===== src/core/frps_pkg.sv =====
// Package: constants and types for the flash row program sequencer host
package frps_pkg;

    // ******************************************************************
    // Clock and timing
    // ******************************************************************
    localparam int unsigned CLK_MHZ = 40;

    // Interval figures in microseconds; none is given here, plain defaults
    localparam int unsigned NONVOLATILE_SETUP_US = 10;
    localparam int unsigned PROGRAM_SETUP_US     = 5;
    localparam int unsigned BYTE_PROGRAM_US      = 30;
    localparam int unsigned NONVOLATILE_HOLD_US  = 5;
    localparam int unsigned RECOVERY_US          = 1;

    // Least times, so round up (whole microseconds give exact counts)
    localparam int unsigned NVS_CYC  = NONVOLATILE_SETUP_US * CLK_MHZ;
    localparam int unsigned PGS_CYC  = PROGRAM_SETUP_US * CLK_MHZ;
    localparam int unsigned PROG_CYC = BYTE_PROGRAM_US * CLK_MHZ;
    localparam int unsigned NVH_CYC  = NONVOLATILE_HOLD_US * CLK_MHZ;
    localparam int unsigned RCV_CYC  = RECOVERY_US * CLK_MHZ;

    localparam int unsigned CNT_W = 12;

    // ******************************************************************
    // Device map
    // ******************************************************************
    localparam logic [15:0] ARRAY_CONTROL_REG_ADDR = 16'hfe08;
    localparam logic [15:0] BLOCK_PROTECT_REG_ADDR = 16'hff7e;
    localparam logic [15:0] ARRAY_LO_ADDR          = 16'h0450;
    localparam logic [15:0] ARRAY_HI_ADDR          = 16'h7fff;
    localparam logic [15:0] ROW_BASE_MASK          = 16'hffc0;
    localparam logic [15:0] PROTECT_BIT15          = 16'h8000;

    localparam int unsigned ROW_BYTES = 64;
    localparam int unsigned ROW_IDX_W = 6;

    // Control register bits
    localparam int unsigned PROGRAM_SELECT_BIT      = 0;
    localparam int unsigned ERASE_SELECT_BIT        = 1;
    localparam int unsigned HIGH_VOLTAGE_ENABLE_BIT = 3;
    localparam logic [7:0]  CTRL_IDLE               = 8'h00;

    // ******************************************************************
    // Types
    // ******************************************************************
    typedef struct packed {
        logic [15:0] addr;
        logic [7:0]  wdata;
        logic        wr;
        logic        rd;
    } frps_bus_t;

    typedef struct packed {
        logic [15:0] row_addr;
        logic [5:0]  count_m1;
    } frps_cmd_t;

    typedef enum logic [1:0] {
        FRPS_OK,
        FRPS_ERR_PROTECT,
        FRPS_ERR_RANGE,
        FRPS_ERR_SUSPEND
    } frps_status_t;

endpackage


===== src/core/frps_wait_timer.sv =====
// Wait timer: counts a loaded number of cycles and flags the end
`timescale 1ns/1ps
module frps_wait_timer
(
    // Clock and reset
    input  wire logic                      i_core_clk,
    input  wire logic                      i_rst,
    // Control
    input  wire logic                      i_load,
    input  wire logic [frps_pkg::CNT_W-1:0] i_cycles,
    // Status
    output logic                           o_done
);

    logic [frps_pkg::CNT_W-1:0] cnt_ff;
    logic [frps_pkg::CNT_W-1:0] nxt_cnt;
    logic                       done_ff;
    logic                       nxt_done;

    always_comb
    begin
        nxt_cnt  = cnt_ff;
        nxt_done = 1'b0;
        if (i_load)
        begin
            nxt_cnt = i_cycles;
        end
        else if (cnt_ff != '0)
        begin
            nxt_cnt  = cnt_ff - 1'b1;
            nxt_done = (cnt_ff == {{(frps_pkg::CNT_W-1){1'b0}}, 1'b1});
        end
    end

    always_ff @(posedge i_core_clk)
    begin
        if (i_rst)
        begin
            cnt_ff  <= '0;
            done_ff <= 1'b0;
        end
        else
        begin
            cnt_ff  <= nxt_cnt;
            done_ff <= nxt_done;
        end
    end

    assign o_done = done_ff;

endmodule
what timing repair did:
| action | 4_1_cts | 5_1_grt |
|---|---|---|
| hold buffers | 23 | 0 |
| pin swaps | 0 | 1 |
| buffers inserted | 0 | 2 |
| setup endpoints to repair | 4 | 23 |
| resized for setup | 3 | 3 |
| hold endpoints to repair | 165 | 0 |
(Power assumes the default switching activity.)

---

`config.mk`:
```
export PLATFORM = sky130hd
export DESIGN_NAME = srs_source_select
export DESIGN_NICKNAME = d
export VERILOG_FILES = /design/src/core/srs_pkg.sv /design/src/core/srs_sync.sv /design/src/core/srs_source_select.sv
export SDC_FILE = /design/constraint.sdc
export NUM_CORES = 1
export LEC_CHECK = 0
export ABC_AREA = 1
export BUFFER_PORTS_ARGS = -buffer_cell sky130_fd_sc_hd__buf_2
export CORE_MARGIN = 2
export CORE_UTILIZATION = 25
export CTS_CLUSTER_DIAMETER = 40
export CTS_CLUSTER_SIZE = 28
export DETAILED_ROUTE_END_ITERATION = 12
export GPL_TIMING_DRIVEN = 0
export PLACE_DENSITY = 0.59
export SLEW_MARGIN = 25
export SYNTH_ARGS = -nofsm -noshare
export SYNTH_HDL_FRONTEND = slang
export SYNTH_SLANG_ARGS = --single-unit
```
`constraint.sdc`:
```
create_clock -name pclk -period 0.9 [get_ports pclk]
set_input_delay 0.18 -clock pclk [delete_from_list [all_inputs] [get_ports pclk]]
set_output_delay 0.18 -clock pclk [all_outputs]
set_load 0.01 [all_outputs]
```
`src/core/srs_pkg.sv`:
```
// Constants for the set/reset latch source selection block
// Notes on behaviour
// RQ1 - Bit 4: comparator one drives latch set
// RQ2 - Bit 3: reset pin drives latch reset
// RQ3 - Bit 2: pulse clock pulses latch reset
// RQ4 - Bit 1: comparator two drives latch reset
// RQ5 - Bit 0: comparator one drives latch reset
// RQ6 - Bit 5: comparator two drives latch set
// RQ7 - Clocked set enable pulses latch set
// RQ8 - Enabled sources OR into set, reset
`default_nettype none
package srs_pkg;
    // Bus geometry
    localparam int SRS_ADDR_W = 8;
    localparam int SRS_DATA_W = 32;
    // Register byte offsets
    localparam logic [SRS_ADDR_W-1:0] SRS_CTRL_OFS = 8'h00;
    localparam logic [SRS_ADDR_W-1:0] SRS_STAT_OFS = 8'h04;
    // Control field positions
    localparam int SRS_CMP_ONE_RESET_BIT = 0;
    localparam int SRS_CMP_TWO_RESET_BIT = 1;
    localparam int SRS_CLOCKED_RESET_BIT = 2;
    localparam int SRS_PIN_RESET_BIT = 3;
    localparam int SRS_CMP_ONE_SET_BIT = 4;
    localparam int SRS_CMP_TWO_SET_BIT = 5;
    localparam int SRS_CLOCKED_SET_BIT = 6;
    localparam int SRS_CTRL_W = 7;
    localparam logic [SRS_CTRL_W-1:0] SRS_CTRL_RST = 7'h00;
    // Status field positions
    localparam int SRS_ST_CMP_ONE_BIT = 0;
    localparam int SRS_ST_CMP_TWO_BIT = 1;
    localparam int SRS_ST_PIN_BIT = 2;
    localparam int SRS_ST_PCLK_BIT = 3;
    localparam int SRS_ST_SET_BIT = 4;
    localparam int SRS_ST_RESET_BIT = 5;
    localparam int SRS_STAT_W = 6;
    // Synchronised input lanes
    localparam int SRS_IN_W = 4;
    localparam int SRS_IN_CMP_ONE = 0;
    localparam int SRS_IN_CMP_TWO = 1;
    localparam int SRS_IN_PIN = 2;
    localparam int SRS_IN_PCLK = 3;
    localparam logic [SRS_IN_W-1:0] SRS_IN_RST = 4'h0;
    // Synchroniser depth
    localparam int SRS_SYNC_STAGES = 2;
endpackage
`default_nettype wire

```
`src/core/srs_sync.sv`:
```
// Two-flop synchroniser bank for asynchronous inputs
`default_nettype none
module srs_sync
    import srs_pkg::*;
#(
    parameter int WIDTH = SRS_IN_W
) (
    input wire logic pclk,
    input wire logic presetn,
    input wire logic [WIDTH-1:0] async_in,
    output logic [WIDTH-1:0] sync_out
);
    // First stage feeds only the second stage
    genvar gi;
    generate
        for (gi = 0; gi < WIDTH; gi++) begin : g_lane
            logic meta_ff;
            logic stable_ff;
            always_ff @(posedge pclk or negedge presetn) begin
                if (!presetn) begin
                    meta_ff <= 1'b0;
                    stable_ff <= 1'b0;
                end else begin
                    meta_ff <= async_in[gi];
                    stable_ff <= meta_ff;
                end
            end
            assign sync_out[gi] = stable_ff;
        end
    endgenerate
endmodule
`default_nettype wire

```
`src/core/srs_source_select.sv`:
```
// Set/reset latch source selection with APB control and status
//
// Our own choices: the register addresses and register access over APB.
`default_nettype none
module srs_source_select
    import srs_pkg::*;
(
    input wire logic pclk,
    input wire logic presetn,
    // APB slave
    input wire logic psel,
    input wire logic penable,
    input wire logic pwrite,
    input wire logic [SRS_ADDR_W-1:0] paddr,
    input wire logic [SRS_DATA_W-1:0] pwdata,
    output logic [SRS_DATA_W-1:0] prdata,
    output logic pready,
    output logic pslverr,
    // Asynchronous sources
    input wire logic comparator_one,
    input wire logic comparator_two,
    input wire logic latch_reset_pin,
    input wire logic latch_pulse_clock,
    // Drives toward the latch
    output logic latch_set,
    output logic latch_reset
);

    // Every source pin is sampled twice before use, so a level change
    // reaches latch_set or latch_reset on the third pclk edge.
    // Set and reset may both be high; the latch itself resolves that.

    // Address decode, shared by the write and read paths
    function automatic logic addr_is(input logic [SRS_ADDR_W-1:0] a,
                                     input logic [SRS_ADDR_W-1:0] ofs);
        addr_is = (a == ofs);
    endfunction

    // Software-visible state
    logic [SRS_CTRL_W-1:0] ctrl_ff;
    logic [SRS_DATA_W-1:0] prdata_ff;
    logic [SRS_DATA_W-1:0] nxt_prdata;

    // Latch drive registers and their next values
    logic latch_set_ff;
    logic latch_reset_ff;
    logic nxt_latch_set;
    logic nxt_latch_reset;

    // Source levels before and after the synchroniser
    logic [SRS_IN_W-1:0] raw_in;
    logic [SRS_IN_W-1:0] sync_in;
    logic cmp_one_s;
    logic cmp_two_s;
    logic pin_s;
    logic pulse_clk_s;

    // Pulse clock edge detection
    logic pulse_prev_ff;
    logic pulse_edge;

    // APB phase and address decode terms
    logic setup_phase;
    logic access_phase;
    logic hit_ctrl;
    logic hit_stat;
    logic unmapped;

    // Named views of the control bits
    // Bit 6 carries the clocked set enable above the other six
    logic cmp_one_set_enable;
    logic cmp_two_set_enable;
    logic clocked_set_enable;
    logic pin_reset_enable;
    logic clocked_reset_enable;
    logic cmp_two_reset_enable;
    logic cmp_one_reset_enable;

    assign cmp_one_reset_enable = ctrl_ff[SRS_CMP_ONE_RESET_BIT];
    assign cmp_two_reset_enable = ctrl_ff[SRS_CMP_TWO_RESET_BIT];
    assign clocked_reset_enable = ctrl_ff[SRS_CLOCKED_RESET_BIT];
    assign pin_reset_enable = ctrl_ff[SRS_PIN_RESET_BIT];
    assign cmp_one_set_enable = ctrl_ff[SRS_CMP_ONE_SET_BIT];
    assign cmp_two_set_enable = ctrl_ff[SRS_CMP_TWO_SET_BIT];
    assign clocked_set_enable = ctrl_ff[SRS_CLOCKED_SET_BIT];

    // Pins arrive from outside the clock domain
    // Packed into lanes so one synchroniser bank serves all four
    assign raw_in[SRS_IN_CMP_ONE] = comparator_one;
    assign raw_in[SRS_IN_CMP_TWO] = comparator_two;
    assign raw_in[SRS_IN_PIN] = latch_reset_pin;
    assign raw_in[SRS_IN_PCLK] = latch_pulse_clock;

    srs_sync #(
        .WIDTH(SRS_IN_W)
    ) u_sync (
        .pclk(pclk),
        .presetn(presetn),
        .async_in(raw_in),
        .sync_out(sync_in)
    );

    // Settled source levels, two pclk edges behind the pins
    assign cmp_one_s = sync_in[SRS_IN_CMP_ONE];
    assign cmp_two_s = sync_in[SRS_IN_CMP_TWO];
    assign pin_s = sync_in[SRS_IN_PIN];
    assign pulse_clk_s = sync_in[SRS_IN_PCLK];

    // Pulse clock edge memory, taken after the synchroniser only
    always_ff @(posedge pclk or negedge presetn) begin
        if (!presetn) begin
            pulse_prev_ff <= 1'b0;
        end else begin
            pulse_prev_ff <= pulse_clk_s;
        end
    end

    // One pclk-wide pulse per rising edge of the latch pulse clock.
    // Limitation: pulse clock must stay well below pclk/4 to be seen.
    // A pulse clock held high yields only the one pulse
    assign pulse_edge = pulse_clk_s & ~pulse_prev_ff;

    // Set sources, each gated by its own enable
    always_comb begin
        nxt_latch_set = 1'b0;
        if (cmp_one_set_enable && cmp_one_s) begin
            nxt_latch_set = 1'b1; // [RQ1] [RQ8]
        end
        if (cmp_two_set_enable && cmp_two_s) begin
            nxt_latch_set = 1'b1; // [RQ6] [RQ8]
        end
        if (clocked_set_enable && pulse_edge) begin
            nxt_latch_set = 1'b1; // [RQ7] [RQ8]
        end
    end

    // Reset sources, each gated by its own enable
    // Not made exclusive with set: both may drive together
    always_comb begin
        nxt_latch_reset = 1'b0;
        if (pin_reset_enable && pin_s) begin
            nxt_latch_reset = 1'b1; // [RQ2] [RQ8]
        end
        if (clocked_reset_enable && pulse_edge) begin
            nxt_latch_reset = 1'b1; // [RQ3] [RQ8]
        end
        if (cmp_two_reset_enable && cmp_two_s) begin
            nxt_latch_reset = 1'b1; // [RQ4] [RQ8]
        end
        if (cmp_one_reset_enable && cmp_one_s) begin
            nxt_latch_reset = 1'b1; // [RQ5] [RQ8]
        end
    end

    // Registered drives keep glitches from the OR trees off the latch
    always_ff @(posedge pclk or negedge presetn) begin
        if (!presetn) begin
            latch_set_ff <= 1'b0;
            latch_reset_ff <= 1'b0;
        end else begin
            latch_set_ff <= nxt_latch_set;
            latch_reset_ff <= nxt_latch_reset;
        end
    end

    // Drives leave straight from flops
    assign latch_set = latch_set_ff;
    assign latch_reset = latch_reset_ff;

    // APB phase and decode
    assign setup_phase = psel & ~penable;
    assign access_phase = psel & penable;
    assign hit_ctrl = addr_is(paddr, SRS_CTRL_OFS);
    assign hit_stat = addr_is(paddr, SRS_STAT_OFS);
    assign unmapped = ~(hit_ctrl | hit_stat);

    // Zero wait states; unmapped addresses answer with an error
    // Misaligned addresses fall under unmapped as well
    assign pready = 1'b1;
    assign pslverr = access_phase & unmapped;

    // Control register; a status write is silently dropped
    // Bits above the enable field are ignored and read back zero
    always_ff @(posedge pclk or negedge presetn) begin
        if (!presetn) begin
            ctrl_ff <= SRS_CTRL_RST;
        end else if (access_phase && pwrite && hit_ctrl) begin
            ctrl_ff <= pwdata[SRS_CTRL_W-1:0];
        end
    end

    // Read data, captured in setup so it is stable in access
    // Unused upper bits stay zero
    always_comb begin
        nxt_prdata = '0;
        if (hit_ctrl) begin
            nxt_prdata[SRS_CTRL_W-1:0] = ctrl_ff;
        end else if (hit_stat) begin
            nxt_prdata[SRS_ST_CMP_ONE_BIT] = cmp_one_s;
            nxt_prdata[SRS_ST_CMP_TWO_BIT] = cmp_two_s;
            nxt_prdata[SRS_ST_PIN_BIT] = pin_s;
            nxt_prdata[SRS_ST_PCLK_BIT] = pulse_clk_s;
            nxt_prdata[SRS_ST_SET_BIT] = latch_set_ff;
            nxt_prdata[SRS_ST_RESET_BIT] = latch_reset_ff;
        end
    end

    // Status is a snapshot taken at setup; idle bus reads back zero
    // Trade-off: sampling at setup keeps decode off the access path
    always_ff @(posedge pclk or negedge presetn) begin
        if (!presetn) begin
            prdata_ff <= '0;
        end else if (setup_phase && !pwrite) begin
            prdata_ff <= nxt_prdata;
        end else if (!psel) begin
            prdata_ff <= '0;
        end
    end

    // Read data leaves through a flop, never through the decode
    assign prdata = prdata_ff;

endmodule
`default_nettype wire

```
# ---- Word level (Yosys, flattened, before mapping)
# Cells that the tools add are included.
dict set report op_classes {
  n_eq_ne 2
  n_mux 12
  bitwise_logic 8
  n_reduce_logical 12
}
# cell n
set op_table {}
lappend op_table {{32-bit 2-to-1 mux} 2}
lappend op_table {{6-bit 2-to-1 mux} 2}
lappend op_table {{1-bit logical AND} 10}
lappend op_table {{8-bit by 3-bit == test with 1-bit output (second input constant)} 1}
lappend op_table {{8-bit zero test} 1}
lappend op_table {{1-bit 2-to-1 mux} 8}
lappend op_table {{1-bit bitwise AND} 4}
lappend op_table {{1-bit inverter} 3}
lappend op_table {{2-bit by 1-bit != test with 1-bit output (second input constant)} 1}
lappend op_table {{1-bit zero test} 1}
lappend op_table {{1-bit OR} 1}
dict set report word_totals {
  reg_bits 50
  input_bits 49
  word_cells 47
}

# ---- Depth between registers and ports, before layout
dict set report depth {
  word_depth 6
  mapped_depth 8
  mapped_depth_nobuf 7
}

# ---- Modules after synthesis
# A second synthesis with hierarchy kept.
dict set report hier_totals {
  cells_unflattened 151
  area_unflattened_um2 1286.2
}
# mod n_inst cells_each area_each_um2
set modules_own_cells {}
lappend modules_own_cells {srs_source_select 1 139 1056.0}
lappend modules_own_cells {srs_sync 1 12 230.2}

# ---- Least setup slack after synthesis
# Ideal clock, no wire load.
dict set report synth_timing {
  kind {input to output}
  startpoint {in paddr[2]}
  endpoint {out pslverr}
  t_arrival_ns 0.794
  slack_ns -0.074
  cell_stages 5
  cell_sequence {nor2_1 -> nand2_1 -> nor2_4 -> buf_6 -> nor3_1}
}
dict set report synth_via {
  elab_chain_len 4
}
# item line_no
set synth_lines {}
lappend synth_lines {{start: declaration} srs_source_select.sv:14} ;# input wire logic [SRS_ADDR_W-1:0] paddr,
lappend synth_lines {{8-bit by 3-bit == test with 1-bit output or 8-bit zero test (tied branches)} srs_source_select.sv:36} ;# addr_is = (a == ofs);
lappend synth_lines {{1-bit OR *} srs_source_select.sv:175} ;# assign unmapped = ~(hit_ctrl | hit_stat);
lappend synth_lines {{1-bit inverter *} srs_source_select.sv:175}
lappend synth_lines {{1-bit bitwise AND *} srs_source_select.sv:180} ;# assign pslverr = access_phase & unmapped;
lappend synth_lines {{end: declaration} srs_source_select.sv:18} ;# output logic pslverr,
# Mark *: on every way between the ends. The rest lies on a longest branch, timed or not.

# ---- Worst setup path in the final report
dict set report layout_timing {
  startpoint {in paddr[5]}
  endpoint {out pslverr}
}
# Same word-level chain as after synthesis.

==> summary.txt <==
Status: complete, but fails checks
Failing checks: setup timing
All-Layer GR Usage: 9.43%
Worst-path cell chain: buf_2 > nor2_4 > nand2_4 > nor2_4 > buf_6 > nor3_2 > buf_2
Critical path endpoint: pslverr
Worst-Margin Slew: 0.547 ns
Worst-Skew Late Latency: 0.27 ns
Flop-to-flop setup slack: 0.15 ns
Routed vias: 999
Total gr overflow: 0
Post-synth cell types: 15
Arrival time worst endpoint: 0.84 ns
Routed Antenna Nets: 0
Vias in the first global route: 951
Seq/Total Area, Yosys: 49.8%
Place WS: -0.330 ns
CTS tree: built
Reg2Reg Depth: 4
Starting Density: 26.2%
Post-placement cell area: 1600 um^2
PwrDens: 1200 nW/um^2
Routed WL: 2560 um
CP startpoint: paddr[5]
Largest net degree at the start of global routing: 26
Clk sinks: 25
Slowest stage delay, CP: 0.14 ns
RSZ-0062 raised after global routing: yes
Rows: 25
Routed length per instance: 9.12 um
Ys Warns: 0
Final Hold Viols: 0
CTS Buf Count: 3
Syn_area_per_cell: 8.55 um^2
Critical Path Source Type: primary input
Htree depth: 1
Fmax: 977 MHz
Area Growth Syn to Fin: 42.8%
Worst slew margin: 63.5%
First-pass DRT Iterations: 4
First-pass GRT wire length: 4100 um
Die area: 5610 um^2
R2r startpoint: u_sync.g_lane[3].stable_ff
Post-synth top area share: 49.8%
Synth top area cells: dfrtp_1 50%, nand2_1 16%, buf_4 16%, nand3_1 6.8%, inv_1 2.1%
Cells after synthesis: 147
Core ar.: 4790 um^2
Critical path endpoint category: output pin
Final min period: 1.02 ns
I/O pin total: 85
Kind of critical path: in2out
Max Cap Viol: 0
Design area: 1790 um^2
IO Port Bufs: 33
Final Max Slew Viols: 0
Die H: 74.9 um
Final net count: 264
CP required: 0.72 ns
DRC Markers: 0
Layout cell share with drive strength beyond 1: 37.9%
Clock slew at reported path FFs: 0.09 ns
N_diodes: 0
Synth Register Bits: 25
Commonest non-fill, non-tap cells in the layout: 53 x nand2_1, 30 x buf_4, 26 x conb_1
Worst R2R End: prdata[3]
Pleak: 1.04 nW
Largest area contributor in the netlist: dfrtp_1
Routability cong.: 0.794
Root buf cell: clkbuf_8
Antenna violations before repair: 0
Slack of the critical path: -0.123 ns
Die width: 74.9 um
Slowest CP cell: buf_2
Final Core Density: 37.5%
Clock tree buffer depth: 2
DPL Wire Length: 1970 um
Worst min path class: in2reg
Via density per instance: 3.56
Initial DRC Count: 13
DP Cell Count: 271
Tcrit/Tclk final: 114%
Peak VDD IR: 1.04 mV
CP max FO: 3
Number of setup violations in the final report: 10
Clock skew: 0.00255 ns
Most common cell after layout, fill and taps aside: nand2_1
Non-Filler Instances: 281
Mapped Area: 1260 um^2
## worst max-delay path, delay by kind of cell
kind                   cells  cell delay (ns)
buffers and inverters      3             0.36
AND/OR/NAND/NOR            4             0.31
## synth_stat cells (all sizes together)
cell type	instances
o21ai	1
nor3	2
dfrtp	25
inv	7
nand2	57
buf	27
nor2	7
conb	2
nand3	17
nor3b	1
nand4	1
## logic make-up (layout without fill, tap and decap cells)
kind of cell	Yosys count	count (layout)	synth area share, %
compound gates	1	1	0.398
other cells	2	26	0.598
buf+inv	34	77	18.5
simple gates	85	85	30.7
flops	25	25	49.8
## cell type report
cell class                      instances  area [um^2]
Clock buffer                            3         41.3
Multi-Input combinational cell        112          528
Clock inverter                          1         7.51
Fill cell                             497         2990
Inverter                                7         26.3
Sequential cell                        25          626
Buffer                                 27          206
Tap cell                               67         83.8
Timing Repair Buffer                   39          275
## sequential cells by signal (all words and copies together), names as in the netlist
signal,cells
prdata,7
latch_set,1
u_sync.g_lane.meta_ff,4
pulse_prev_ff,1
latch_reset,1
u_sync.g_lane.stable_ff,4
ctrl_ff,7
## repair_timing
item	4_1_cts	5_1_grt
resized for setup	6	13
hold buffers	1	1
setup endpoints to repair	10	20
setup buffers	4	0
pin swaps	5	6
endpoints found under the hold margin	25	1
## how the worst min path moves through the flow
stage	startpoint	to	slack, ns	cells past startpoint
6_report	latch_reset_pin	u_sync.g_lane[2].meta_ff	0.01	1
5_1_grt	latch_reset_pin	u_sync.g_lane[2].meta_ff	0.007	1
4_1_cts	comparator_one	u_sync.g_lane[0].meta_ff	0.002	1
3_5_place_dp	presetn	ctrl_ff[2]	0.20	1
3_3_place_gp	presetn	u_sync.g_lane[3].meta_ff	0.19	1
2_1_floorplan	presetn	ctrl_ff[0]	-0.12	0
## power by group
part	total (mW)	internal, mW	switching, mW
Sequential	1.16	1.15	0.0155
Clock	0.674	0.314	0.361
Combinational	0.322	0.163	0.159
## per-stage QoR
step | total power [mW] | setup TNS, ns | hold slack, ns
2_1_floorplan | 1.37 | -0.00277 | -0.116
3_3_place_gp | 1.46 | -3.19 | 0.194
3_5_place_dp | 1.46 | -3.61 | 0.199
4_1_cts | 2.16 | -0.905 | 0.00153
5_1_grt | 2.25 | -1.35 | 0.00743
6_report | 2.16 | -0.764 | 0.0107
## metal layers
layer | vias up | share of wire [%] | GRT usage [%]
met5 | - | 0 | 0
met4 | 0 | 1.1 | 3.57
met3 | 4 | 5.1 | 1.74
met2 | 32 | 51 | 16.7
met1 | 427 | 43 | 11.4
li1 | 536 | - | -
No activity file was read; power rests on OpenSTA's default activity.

* Exercise details
Looking at the entries above, state the number of lines that contain "decode" and add nothing more.

* Written answer
5